The fix is newest-session-wins: setSession now always installs the new session and closes the stale predecessor (outside the sessions mutex, to avoid the serve-stream self-deadlock), dialSession does the same instead of rejecting the reconnect, and delSession is identity-checked so an evicted predecessor’s unwinding serve goroutine can’t remove the live successor. It applies to both the dmsg server’s and the visor client’s session maps. A companion change in the same PR stops a transient startup lookup failure from clobbering a live discovery entry with a sequence-0 re-register: the fresh-entry path treated any lookup error as “entry does not exist” and posted a sequence-0 entry that the discovery then rejected 422; it now posts fresh only on a genuine not-found, surfacing transient errors for retry.
Skywire: Bound the Mux-Bandwidth RTT Probe
3037 fix(visor): bound mux-bw RTT probe so –probe-rtt can’t hang the run fixes a cli visor ping mux-bw --probe-rtt that could hang for tens of seconds and never return. The probe loop called PingOnce synchronously, and PingOnce armed a hardcoded 30s read deadline; when a probe’s echo stalled it blocked well past the measurement window, so the pump’s wait group never returned and the whole RPC and CLI hung. The fix bounds the entire round-trip with a configurable timeout (5s for the probe loop, shrunk to the remaining context each iteration) so a stalled probe can never outlive the window.

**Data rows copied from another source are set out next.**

**src/rtl/pulse_seq_scheduler_pkg.sv**
```systemverilog
`default_nettype none
// ============================================================================
//  Module   : pulse_seq_pkg
//  Purpose  : Shared types and constants for the pulse sequence scheduler:
//             FSM state encoding, default 0 V DAC code, slot index width and
//             the phase-timer width helper.
//  Ports    : none (package)
//  Revision : 1.0  initial release
// ============================================================================
package pulse_seq_pkg;

   typedef enum logic [2:0] {
      S_IDLE   = 3'd0,
      S_RD_HI  = 3'd1,
      S_RD_GAP = 3'd2,
      S_WR_HI  = 3'd3,
      S_WR_GAP = 3'd4,
      S_FINISH = 3'd5
   } pulse_state_t;

   // slot_idx is always 3 bits wide; this caps NUM_WRITE at 7
   localparam int         c_SLOT_W        = 3;
   localparam logic [7:0] c_ZERO_CODE_DEF = 8'd128;

   // Bits needed to hold (max width - 1); never narrower than one bit
   function automatic int timer_width(input int a, input int b, input int c);
      int max_w;
      max_w = a;
      if (b > max_w) max_w = b;
      if (c > max_w) max_w = c;
      return (max_w < 2) ? 1 : $clog2(max_w);
   endfunction

endpackage
`default_nettype wire

```
**src/rtl/pulse_seq_scheduler_if.sv**
```systemverilog
`default_nettype none
// ============================================================================
//  Module   : pulse_seq_scheduler_if
//  Purpose  : Control/status bundle between the key/control logic (master)
//             and the pulse sequence scheduler (slave).
//  Signals  : start, abort, read_code, write_code, wr_mask   master -> slave
//             dac_code, busy, done, slot_idx, sample_stb     slave -> master
//  Revision : 1.0  initial release
// ============================================================================
interface pulse_seq_scheduler_if
   import pulse_seq_pkg::*;
#(
   parameter int CODE_W    = 8,
   parameter int NUM_WRITE = 3
);
   logic                 start;
   logic                 abort;
   logic [CODE_W-1:0]    read_code;
   logic [CODE_W-1:0]    write_code;
   logic [NUM_WRITE-1:0] wr_mask;
   logic [CODE_W-1:0]    dac_code;
   logic                 busy;
   logic                 done;
   logic [c_SLOT_W-1:0]  slot_idx;
   logic                 sample_stb;

   modport master (
      output start, abort, read_code, write_code, wr_mask,
      input  dac_code, busy, done, slot_idx, sample_stb
   );

   modport slave (
      input  start, abort, read_code, write_code, wr_mask,
      output dac_code, busy, done, slot_idx, sample_stb
   );
endinterface
`default_nettype wire

```
**src/rtl/pulse_seq_scheduler_timer.sv**
```systemverilog
`default_nettype none
// ============================================================================
//  Module   : pulse_phase_timer
//  Purpose  : Loadable down-counter timing one pulse/gap phase. Loaded with
//             (phase width - 1) on phase entry; the phase ends on the cycle
//             the count reads zero. Holds at zero when not reloaded.
//  Ports    : clk, reset_n       clock, async active-low reset
//             load, load_val     reload request and value
//             expired            count == 0
//             at_one             count == 1 (next cycle is the last one)
//  Revision : 1.0  initial release
// ============================================================================
module pulse_phase_timer #(
   parameter int WIDTH = 18
) (
   input  logic             clk,
   input  logic             reset_n,
   input  logic             load,
   input  logic [WIDTH-1:0] load_val,
   output logic             expired,
   output logic             at_one
);
   logic [WIDTH-1:0] r_count;

   always_ff @(posedge clk or negedge reset_n) begin
      if (!reset_n) begin
         r_count <= '0;
      end else if (load) begin
         r_count <= load_val;
      end else if (r_count != '0) begin
         r_count <= r_count - WIDTH'(1);
      end
   end

   assign expired = (r_count == '0);
   assign at_one  = (r_count == WIDTH'(1));
endmodule
`default_nettype wire

```
**src/rtl/pulse_seq_scheduler.sv**
```systemverilog
`default_nettype none
// ============================================================================
//  Module   : pulse_seq_scheduler
//  Purpose  : Sequences one pulse train onto the DAC code path:
//             READ, then NUM_WRITE x (WRITE, READ), each pulse followed by a
//             zero-level gap. Codes and write mask are latched at start.
//  Ports    : clk, reset_n   clock, async active-low reset
//             bus (slave)    start/abort/codes/mask in;
//                            dac_code/busy/done/slot_idx/sample_stb out
//  Options  : PULSE_SEQ_SAMPLE_STB_EN - when defined, sample_stb pulses on the
//             last cycle of every read pulse; otherwise it is tied low.
//  Revision : 1.0  initial release
// ============================================================================
module pulse_seq_scheduler
   import pulse_seq_pkg::*;
#(
   parameter int                CODE_W    = 8,
   parameter logic [CODE_W-1:0] ZERO_CODE = CODE_W'(c_ZERO_CODE_DEF),
   parameter int                READ_W    = 150000,
   parameter int                WRITE_W   = 100000,
   parameter int                GAP_W     = 100000,
   parameter int                NUM_WRITE = 3
) (
   input  logic                 clk,
   input  logic                 reset_n,
   pulse_seq_scheduler_if.slave bus
);
   localparam int                    c_TMR_W     = timer_width(READ_W, WRITE_W, GAP_W);
   localparam logic [c_TMR_W-1:0]    c_READ_LD   = c_TMR_W'(READ_W - 1);
   localparam logic [c_TMR_W-1:0]    c_WRITE_LD  = c_TMR_W'(WRITE_W - 1);
   localparam logic [c_TMR_W-1:0]    c_GAP_LD    = c_TMR_W'(GAP_W - 1);
   localparam logic [c_SLOT_W-1:0]   c_LAST_SLOT = c_SLOT_W'(NUM_WRITE);
   localparam int                    c_NSLOT     = 1 << c_SLOT_W;

   pulse_state_t         r_state, w_state_nxt;
   logic [c_SLOT_W-1:0]  r_slot, w_slot_nxt;
   logic [CODE_W-1:0]    r_read_code, w_read_code_nxt;
   logic [CODE_W-1:0]    r_write_code, w_write_code_nxt;
   logic [NUM_WRITE-1:0] r_wr_mask, w_wr_mask_nxt;
   logic [CODE_W-1:0]    r_dac_code, w_dac_code_nxt;
   logic                 r_busy, w_busy_nxt;
   logic                 r_done, w_done_nxt;
   logic                 w_accept;
   logic                 w_tmr_load;
   logic [c_TMR_W-1:0]   w_tmr_load_val;
   logic                 w_tmr_expired;
   logic                 w_tmr_at_one;
   logic [c_NSLOT-1:0]   w_slot_en;

   pulse_phase_timer #(.WIDTH(c_TMR_W)) u_timer (
      .clk      (clk),
      .reset_n  (reset_n),
      .load     (w_tmr_load),
      .load_val (w_tmr_load_val),
      .expired  (w_tmr_expired),
      .at_one   (w_tmr_at_one)
   );

   // Per-slot write enable indexed by slot number; mask MSB is slot 1.
   // Slot 0 (first READ) and slots beyond NUM_WRITE never write.
   for (genvar k = 0; k < c_NSLOT; k++) begin : g_slot_en
      if (k >= 1 && k <= NUM_WRITE) begin : g_used
         assign w_slot_en[k] = w_wr_mask_nxt[NUM_WRITE-k];
      end else begin : g_none
         assign w_slot_en[k] = 1'b0;
      end
   end

   // ------------------------------------------------------------------
   // State register
   // ------------------------------------------------------------------
   always_ff @(posedge clk or negedge reset_n) begin
      if (!reset_n) begin
         r_state <= S_IDLE;
         r_slot  <= '0;
      end else begin
         r_state <= w_state_nxt;
         r_slot  <= w_slot_nxt;
      end
   end

   // ------------------------------------------------------------------
   // Next state, slot and phase-timer reload
   // ------------------------------------------------------------------
   always_comb begin
      w_state_nxt    = r_state;
      w_slot_nxt     = r_slot;
      w_tmr_load     = 1'b0;
      w_tmr_load_val = '0;
      w_accept       = 1'b0;
      if (bus.abort) begin
         // abort outranks everything, including a start in IDLE
         w_state_nxt = S_IDLE;
         w_slot_nxt  = '0;
      end else begin
         case (r_state)
            S_IDLE: begin
               if (bus.start) begin
                  w_accept       = 1'b1;
                  w_state_nxt    = S_RD_HI;
                  w_tmr_load     = 1'b1;
                  w_tmr_load_val = c_READ_LD;
               end
            end
            S_RD_HI: begin
               if (w_tmr_expired) begin
                  w_state_nxt    = S_RD_GAP;
                  w_tmr_load     = 1'b1;
                  w_tmr_load_val = c_GAP_LD;
               end
            end
            S_RD_GAP: begin
               if (w_tmr_expired) begin
                  if (r_slot < c_LAST_SLOT) begin
                     w_state_nxt    = S_WR_HI;
                     w_slot_nxt     = r_slot + c_SLOT_W'(1);
                     w_tmr_load     = 1'b1;
                     w_tmr_load_val = c_WRITE_LD;
                  end else begin
                     w_state_nxt = S_FINISH;
                     w_slot_nxt  = '0;
                  end
               end
            end
            S_WR_HI: begin
               if (w_tmr_expired) begin
                  w_state_nxt    = S_WR_GAP;
                  w_tmr_load     = 1'b1;
                  w_tmr_load_val = c_GAP_LD;
               end
            end
            S_WR_GAP: begin
               if (w_tmr_expired) begin
                  w_state_nxt    = S_RD_HI;
                  w_tmr_load     = 1'b1;
                  w_tmr_load_val = c_READ_LD;
               end
            end
            S_FINISH: begin
               w_state_nxt = S_IDLE;
               w_slot_nxt  = '0;
            end
            default: begin
               w_state_nxt = S_IDLE;
               w_slot_nxt  = '0;
            end
         endcase
      end
   end

   // ------------------------------------------------------------------
   // Output decode from the next state so every output is a flop and
   // dac_code follows start by exactly one cycle. On the accepting edge
   // the live inputs are used because the latches load on that same edge.
   // ------------------------------------------------------------------
   always_comb begin
      w_read_code_nxt  = w_accept ? bus.read_code  : r_read_code;
      w_write_code_nxt = w_accept ? bus.write_code : r_write_code;
      w_wr_mask_nxt    = w_accept ? bus.wr_mask    : r_wr_mask;
      w_dac_code_nxt   = ZERO_CODE;
      case (w_state_nxt)
         S_RD_HI: w_dac_code_nxt = w_read_code_nxt;
         S_WR_HI: begin
            if (w_slot_en[w_slot_nxt]) begin
               w_dac_code_nxt = w_write_code_nxt;
            end
         end
         default: w_dac_code_nxt = ZERO_CODE;
      endcase
      w_busy_nxt = (w_state_nxt != S_IDLE) && (w_state_nxt != S_FINISH);
      w_done_nxt = (w_state_nxt == S_FINISH);
   end

   always_ff @(posedge clk or negedge reset_n) begin
      if (!reset_n) begin
         r_read_code  <= '0;
         r_write_code <= '0;
         r_wr_mask    <= '0;
         r_dac_code   <= ZERO_CODE;
         r_busy       <= 1'b0;
         r_done       <= 1'b0;
      end else begin
         r_read_code  <= w_read_code_nxt;
         r_write_code <= w_write_code_nxt;
         r_wr_mask    <= w_wr_mask_nxt;
         r_dac_code   <= w_dac_code_nxt;
         r_busy       <= w_busy_nxt;
         r_done       <= w_done_nxt;
      end
   end

   assign bus.dac_code = r_dac_code;
   assign bus.busy     = r_busy;
   assign bus.done     = r_done;
   assign bus.slot_idx = r_slot;

`ifdef PULSE_SEQ_SAMPLE_STB_EN
   // Strobe the cycle whose remaining count will be zero: either a fresh
   // RD_HI of width 1, or staying in RD_HI while the count steps 1 -> 0.
   localparam bit c_READ_ONE = (READ_W == 1);
   logic r_sample_stb;
   logic w_sample_stb_nxt;

   assign w_sample_stb_nxt = (w_state_nxt == S_RD_HI) &&
                             (w_tmr_load ? c_READ_ONE : w_tmr_at_one);

   always_ff @(posedge clk or negedge reset_n) begin
      if (!reset_n) begin
         r_sample_stb <= 1'b0;
      end else begin
         r_sample_stb <= w_sample_stb_nxt;
      end
   end

   assign bus.sample_stb = r_sample_stb;
`else
   logic w_unused_at_one;
   assign w_unused_at_one = w_tmr_at_one;
   assign bus.sample_stb  = 1'b0;
`endif

endmodule
`default_nettype wire

```
**src/flat_wrapper.sv**
```systemverilog
// flat-port wrapper written by rule: the top's interface ports become plain ports
module pulse_seq_scheduler_flat import pulse_seq_pkg::*;
#(
   parameter int                CODE_W    = 8,
   parameter logic [CODE_W-1:0] ZERO_CODE = CODE_W'(c_ZERO_CODE_DEF),
   parameter int                READ_W    = 150000,
   parameter int                WRITE_W   = 100000,
   parameter int                GAP_W     = 100000,
   parameter int                NUM_WRITE = 3
)
  (clk, reset_n, bus_start, bus_abort, bus_read_code, bus_write_code, bus_wr_mask, bus_dac_code, bus_busy, bus_done, bus_slot_idx, bus_sample_stb);
  pulse_seq_scheduler_if #(.CODE_W(CODE_W), .NUM_WRITE(NUM_WRITE)) bus_i ();
  input  logic clk;
  input  logic reset_n;
  input wire logic [$bits(bus_i.start)-1:0] bus_start;
  input wire logic [$bits(bus_i.abort)-1:0] bus_abort;
  input wire logic [$bits(bus_i.read_code)-1:0] bus_read_code;
  input wire logic [$bits(bus_i.write_code)-1:0] bus_write_code;
  input wire logic [$bits(bus_i.wr_mask)-1:0] bus_wr_mask;
  output wire logic [$bits(bus_i.dac_code)-1:0] bus_dac_code;
  output wire logic [$bits(bus_i.busy)-1:0] bus_busy;
  output wire logic [$bits(bus_i.done)-1:0] bus_done;
  output wire logic [$bits(bus_i.slot_idx)-1:0] bus_slot_idx;
  output wire logic [$bits(bus_i.sample_stb)-1:0] bus_sample_stb;
  assign bus_i.start = bus_start;
  assign bus_i.abort = bus_abort;
  assign bus_i.read_code = bus_read_code;
  assign bus_i.write_code = bus_write_code;
  assign bus_i.wr_mask = bus_wr_mask;
  assign bus_dac_code = bus_i.dac_code;
  assign bus_busy = bus_i.busy;
  assign bus_done = bus_i.done;
  assign bus_slot_idx = bus_i.slot_idx;
  assign bus_sample_stb = bus_i.sample_stb;
  pulse_seq_scheduler #(.CODE_W(CODE_W), .ZERO_CODE(ZERO_CODE), .READ_W(READ_W), .WRITE_W(WRITE_W), .GAP_W(GAP_W), .NUM_WRITE(NUM_WRITE)) u_core (.clk(clk), .reset_n(reset_n), .bus(bus_i));
endmodule
```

A second commit gives the probe its own route and conn. Loaded probing still hung because the probe and a pump goroutine shared one route conn, and the pump clears that conn’s deadline on every call — so a cleared deadline mid-probe-read made the read unbounded again. Dialing a dedicated probe route (kept out of the pumped set, with its route-established event suppressed) isolates it from the pump’s deadline churn. And a third commit adds a warm-up phase: a freshly set-up route is “cold” — its per-hop rules are still settling and its transports unprimed — so measuring the idle baseline on a cold route and the load phase on the now-warm route compared cold-vs-warm rather than unloaded-vs-loaded, producing nonsensical negative queueing deltas at 2–3 hops. A 5s warm-up primes the routes and discards the bytes before measurement, so loaded RTT and queueing delay become reliably measurable.
Skywire: Hypervisor UI — Service Health, Contrast, and Decluttered Forms
3036 feat(hvui): services-health IP column + endpoint format, text-contrast fixes, declutter skynet forms is a UI pass driven by operator feedback. The services-health page gains an IP column showing each DMSG server’s public ip:port, sourced from the dmsg-discovery all-servers cache queried over dmsg (non-server services render a hyphen); the endpoint column now shows the full scheme-and-path health endpoint (dmsg://<pk>:80/health) at readable contrast rather than the bare, double-dimmed host. A broad text-contrast fix raises the secondary-text and placeholder alpha across every component stylesheet — the dim hints were “too close to the background,” and a follow-up commit brightened them again after the first pass was still too dark against the white table headers. The skynet tab’s sprawling multi-row “Add port” and reverse-proxy forms are replaced with a single compact inline add-bar, with no fields or bindings removed. The PR also makes the embedded UI send Cache-Control headers — content-hashed assets immutable, index.html and SPA routes no-cache — so a UI redeploy is no longer masked by the browser heuristically caching the previous bundle.